VLIW packages multiple independent instructions into an instruction set and gives it to the compiler. The compiler determines the operating cycle of the instructions based on the different forms of the instructions, and arranges the instructions with relatively consistent operating cycles together for emission and execution. The biggest advantage of VLIW is that it realizes parallel computing . For example, if the data bus length of VLIW is 1024 bits, then 256 4-bit data can be taken at a time, and the data can be taken for parallel computing (the premise is that you have 256 sets of ALU plus registers and other hardware systems). One instruction can complete 256 cycle operations, just like 256 cores. The disadvantage is obvious. If one of the 256 calculations is stuck, then the other 255 must stop and wait for the calculation to complete. This is lockstep. Everyone's pace must be exactly the same, but the traditional superscalar CPU will not, it can be executed out of order. Another disadvantage is that even if there are only 10 instructions, the other 246 must also idle, which means high power consumption. This is very similar to the recent SIMD variable vector length, but SIMD only takes 256 4-bit data at a time, while VLIW completely relies on software to achieve parallel computing. In 1994, Intel and HP signed an agreement to jointly develop processors for high-performance computing (HPC), which later became Itanium. They proposed EPIC (Explicitly parallel instruction computing) based on VLIW instructions . However , this was too challenging for open software systems and disappeared after 2000, but VLIW+DSP gradually rose.

VLIW processor schematic

The biggest difference between DSP and traditional CPU or GPU is that it adopts Harvard architecture, which divides the memory space into two, storing programs and data respectively. They have two sets of buses connected to the processor core, allowing them to be accessed simultaneously, and each memory is independently addressed and accessed independently. This arrangement doubles the data throughput of the processor, and more importantly, provides data and instructions to the processor core at the same time. DSP chips widely use 2-6-level pipelines to reduce instruction execution time, thereby enhancing the processing power of the processor. This allows instruction execution to be completely overlapped, and different instructions are active in each instruction cycle . It is more like a pulsating processor, where data is imported once, the circulation cycle is very long, and the efficiency is extremely high. The strongest point of DSP is that it can achieve zero-overhead loops, and AI engines are usually zero-overhead loop structures, without any branch control overhead for comparison and branching.
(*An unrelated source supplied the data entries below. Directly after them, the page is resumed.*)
### config.mk
export PLATFORM = sky130hd
export DESIGN_NAME = pee_front
export DESIGN_NICKNAME = d
export VERILOG_FILES = /design/src/hdl/pee_pkg.sv /design/src/hdl/pee_front.sv
export SDC_FILE = /design/constraint.sdc
export NUM_CORES = 1
export LEC_CHECK = 0
export ABC_AREA = 0
export BUFFER_PORTS_ARGS = -buffer_cell sky130_fd_sc_hd__buf_4
export CAP_MARGIN = 40
export CORE_MARGIN = 4
export CORE_UTILIZATION = 60
export CTS_CLUSTER_SIZE = 10
export DETAILED_ROUTE_END_ITERATION = 10
export PLACE_DENSITY = 0.92
export SYNTH_ARGS = -nofsm -noshare
export SYNTH_HDL_FRONTEND = slang
export SYNTH_SLANG_ARGS = --single-unit
### constraint.sdc
create_clock -name clk -period 4.3 [get_ports clk]
set_input_delay 0.645 -clock clk [delete_from_list [all_inputs] [get_ports clk]]
set_output_delay 0.645 -clock clk [all_outputs]
set_load 0.005 [all_outputs]
### src/hdl/pee_pkg.sv
// ----------------------------------------------------------------------------
// pee_pkg
// Shared types and codes for the postfix expression evaluator.
// ----------------------------------------------------------------------------
package pee_pkg;

	localparam logic [2:0] ST_OK        = 3'd0;
	localparam logic [2:0] ST_UNDERFLOW = 3'd1;
	localparam logic [2:0] ST_DIVZERO   = 3'd2;
	localparam logic [2:0] ST_BADCHAR   = 3'd3;
	localparam logic [2:0] ST_OVERFLOW  = 3'd4;
	localparam logic [2:0] ST_EMPTY     = 3'd5;

	localparam logic [7:0] CH_PLUS  = 8'h2B;
	localparam logic [7:0] CH_MINUS = 8'h2D;
	localparam logic [7:0] CH_MUL   = 8'h2A;
	localparam logic [7:0] CH_DIV   = 8'h2F;
	localparam logic [7:0] CH_POW   = 8'h5E;
	localparam logic [7:0] CH_ZERO  = 8'h30;
	localparam logic [7:0] CH_NINE  = 8'h39;
	localparam logic [7:0] CH_SPACE = 8'h20;

	localparam logic [2:0] OP_ADD = 3'd0;
	localparam logic [2:0] OP_SUB = 3'd1;
	localparam logic [2:0] OP_MUL = 3'd2;
	localparam logic [2:0] OP_DIV = 3'd3;
	localparam logic [2:0] OP_POW = 3'd4;

	typedef enum logic [1:0] {
		K_DIGIT = 2'd0,
		K_SPACE = 2'd1,
		K_OPER  = 2'd2,
		K_BAD   = 2'd3
	} kind_t;

	typedef struct packed {
		kind_t      kind;
		logic [3:0] digit;
		logic [2:0] op;
		logic       last;
	} cmd_t;

	localparam int CMD_W = $bits(cmd_t);

endpackage

### src/hdl/pee_front.sv
// ----------------------------------------------------------------------------
// pee_front
// Accepts characters, classifies them and writes commands into a small queue.
// ----------------------------------------------------------------------------
module pee_front (
	input  logic              clk,
	input  logic              arst_n,
	input  logic              in_valid,
	output logic              in_stall,
	input  logic [7:0]        char_code,
	input  logic              last_char,
	output logic              q_valid,
	input  logic              q_pop,
	output pee_pkg::cmd_t     q_cmd
);
	import pee_pkg::*;

	cmd_t       fifo_q [4];
	logic [1:0] wp_q, rp_q;
	logic [2:0] cnt_q;
	cmd_t       c;
	logic       push;

	always_comb begin
		c.kind  = K_BAD;
		c.digit = 4'(char_code - CH_ZERO);
		c.op    = OP_ADD;
		c.last  = last_char;
		if (char_code >= CH_ZERO && char_code <= CH_NINE)
			c.kind = K_DIGIT;
		else if (char_code == CH_SPACE)
			c.kind = K_SPACE;
		else begin
			case (char_code)
				CH_PLUS:  begin c.kind = K_OPER; c.op = OP_ADD; end
				CH_MINUS: begin c.kind = K_OPER; c.op = OP_SUB; end
				CH_MUL:   begin c.kind = K_OPER; c.op = OP_MUL; end
				CH_DIV:   begin c.kind = K_OPER; c.op = OP_DIV; end
				CH_POW:   begin c.kind = K_OPER; c.op = OP_POW; end
				default:  c.kind = K_BAD;
			endcase
		end
	end

	assign in_stall = (cnt_q == 3'd4);
	assign push     = in_valid && !in_stall;
	assign q_valid  = (cnt_q != 3'd0);
	assign q_cmd    = fifo_q[rp_q];

	always_ff @(posedge clk) begin
		if (push)
			fifo_q[wp_q] <= c;
	end

	always_ff @(posedge clk or negedge arst_n) begin
		if (!arst_n) begin
			wp_q  <= '0;
			rp_q  <= '0;
			cnt_q <= '0;
		end else begin
			if (push)
				wp_q <= wp_q + 2'd1;
			if (q_pop)
				rp_q <= rp_q + 2'd1;
			cnt_q <= cnt_q + 3'(push) - 3'(q_pop);
		end
	end

endmodule

==> results by group <==
Setup path
  • Crit Path Category: register to output pin
  • CP startpoint: rp_q[0]
  • FF-to-FF setup slack: roughly 2.3 ns
  • CP arrival: 1.92 ns
  • Required time worst endpoint: 3.65 ns
  • CP Capture Type: output pin
  • Crit-path cells: mux4_2 > buf_4
  • Crit-path max cell delay: roughly 0.80 ns
  • Slowest CP cell: dfrtp_1
  • Crit path max fanout: 12
  • Critical path launch point type: register
  • Critical Path End: q_cmd[3]
  • Path depth of the worst reg2reg path: 7
  • Crit Reg-Reg Startpoint: cnt_q[2]
  • R2r endpoint: cnt_q[2]

Clocking
  • Post-CTS setup buffer count: 0
  • Clock latency at the later pin of the worst-skew pair: 0.36 ns
  • Clk slew on worst S/H paths: 0.13 ns
  • Hold-fix buffers, CTS: 0
  • Clk sinks: 47
  • Root Driver: clkbuf_4
  • Number of CTS-inserted buffers: 5
  • Deepest clock path buffer count: 2
  • H-tree level count: 2
  • CTS tree: done
  • Post_cts resized: 0

Floorplan
  • IO Pins: 25
  • DIE HEIGHT: 65.3 um
  • Initial core utilization: 0.634
  • Row count: 20
  • Die Area: ~0.0043 mm^2
  • Core ar.: between 0.003 and 0.004 mm^2
  • Die X-Extent: 65.3 um

Routing
  • Vias per Instance: 5.61
  • Wire per inst: 18.4 um
  • Drt total wl: 3200 um
  • Drt pass-1 iters: 4
  • Via count: 976
  • Initial DRC Count: 84
  • Drc violations: 0
  • Antenna viol nets, final: 0

GRT
  • Met3 usage: 0.0650
  • Initial antenna violation count: 0
  • Grt ovf: 0
  • Global Route Usage Sum: 0.179
  • Largest net degree at the start of global routing: 15
  • Met1 usage: 0.218
  • Vias in the first global route: 1,050
  • Busiest grt layer: met2
  • First-pass GRT wire length: 5440 um
  • Met2 GRT Util: 0.301

Finish
  • Diode count: 0
  • Area grow syn2layout: 15.9%
  • Share of cells above drive strength 1: 0.354
  • Nets: 148

Power
  • Cell-internal power: 0.00105 W
  • Switch share: 0.271
  • VDD IR max: 0.367 mV
  • Power per cell area: 630 mW/mm^2
  • Comb pwr share: 0.293
  • Sw power: 0.000390 W
  • Static leakage: 0.839 nW
  • Clock share of power: 0.220
  • Seq pwr share: 0.487

STA
  • Fmax: 390 MHz
  • Worst Tran Pin Value: 0.758 ns
  • RSZ-0062 raised after global routing: no
  • Final setup viols: 0
  • Rel. slew slack: 0.490
  • Fin Setup TNS: 0 ns
  • Final setup margin: 1.74 ns
  • Clock Skew: 0.00748 ns
  • Final hold violation count: 0
  • Slew Viols, Final: 0
  • Crit path time final: 2.56 ns
  • Period utilisation layout: 0.596

Logic synthesis
  • EDFF count, synth: 40
  • List of most frequent post-synthesis cells: edfxtp_1, mux4_2, dfrtp_1
  • Mapped Area: 0.00197 mm^2
  • Area contributors post-synth: edfxtp_1, mux4_2, dfrtp_1
  • Syn nets: 120
  • Top-area cell type share of the netlist area: 0.610
  • Top-count cell post-synth: edfxtp_1
  • Avg Synthesized Cell Area: 19.5 um^2
  • Synthesized instance count: 101
  • Warnings, synthesis: 0
  • Share of flip-flops with an asynchronous set or reset: 0.149
  • Post-synth top area cell: edfxtp_1
  • Register bit total from synthesis: 47
  • Yosys cell types: 27
  • Sequential area share after synthesis: 0.699
  • Most used DFF post-synth: edfxtp_1

Placement
  • Post-Place Setup Slack: between 2 and 2.5 ns
  • Routability cong.: 0.734
  • PortBufs: 24
  • Hpwl dp: 2160 um

Run status
  • Status: finished clean

Flow run
  • Max-Cap Viols: 0

Hold path
  • Hold WC Path Type: primary input to asynchronous set/reset pin
## layer usage
| metal | vias to the layer above | share of wire |
|---|---|---|
| met5 | - | 0 |
| met3 | 6 | 0.052 |
| met1 | 486 | 0.39 |
| met2 | 35 | 0.55 |
| li1 | 449 | - |
| met4 | 0 | 0.010 |
## worst min-delay path by stage
| stage | slack [ns] | endpoint | from | cells past startpoint |
|---|---|---|---|---|
| floorplan | 0.35 | cnt_q[0] | arst_n | 0 |
| global placement | 0.46 | cnt_q[1] | arst_n | 1 |
| detailed placement | 0.47 | rp_q[1] | arst_n | 1 |
| CTS | 0.07 | cnt_q[1] | arst_n | 1 |
| global route | 0.04 | cnt_q[1] | arst_n | 1 |
| finish | 0.07 | cnt_q[1] | arst_n | 1 |
## power by group through the flow
stage	clock [W]	combinational, W	sequential (W)
floorplan	0	0.000310	0.000655
global placement	0	0.000409	0.000707
detailed placement	0	0.000428	0.000715
CTS	0.000318	0.000430	0.000705
global route	0.000343	0.000462	0.000721
finish	0.000316	0.000420	0.000700
## area by class of cell
class,instances,area (um^2)
well taps,44,55.1
flip-flops and latches,47,1380
inverters,4,15.0
repair buffers,24,180
fillers,213,822
clock inverters,2,60.1
clock buffers,6,41.3
multi-input cells,47,553
## cells in the final DEF, fill, tap and decap left out
cell type / count
nand4b_1: 1
xor2_1: 2
o32ai_1: 1
nor3b_1: 1
mux4_2: 10
clkbuf_1: 1
nor3b_4: 1
mux2_4: 1
and3_1: 4
o21ai_0: 1
nand2_1: 2
inv_1: 4
fa_1: 1
o21ba_2: 1
and2_1: 4
nand2b_1: 2
ha_1: 5
mux2_2: 1
buf_4: 24
clkbuf_4: 5
xnor2_1: 5
a211oi_1: 1
or3_1: 1
nor2b_2: 1
nor4_1: 1
bufinv_16: 2
dfrtp_1: 7
edfxtp_1: 40
## registers in the layout, indices dropped and copies added (netlist names)
register	cells
cnt_q	3
fifo_q	40
rp_q	2
wp_q	2
## cell families after synthesis
logic type / share of synthesized area
AO/OA/AOI/OAI: 0.0159
XOR/XNOR: 0.0312
adder cells (fa/ha/maj): 0.0420
buffers and inverters: 0.0197
flip-flops: 0.699
multiplexers: 0.128
AND/OR/NAND/NOR: 0.0642
## critical path, delay by kind of cell, from the launching register on
family	cells	cell delay, ns
buffers and inverters	1	0.15
flip-flops	1	0.80
multiplexers	1	0.61
## metrics by stage
stage	hold slack, ns	total power [W]	cells	util	cell area [um^2]
final	0.0716	0.00144	174	0.735	2280
after global placement	0.461	0.00112	166	0.702	2180
after floorplan	0.349	0.000965	101	-	1970
after CTS	0.0659	0.00145	174	0.735	2280
after global routing	0.0388	0.00153	174	0.735	2280
after detailed placement	0.465	0.00114	166	0.702	2180
Note: power is estimated with default switching activity, not from simulation.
However, DSP is essentially similar to CPU design and is not suitable for parallel computing. It is most suitable for image compression algorithms or fast Fourier transform (FFT) algorithms, which are serial data stream calculations. VLIW is a naturally parallel instruction set. The combination of the two is very suitable for AI computing, which is parallel matrix computing and also in data stream form.

Qualcomm's AI performance is closely related to the compiler, but as we all know, the compiler is static and cannot be adjusted dynamically, so some models may perform poorly on Qualcomm chips. Many people working on cockpits have never used Qualcomm's DSP computing power, and few people use DSP in the field of intelligent driving because it is too difficult to use. On Qualcomm's only general-purpose AI calculator, AI100, Qualcomm did not use its best DSP architecture, but the traditional MAC array architecture, mainly to expand the application as much as possible.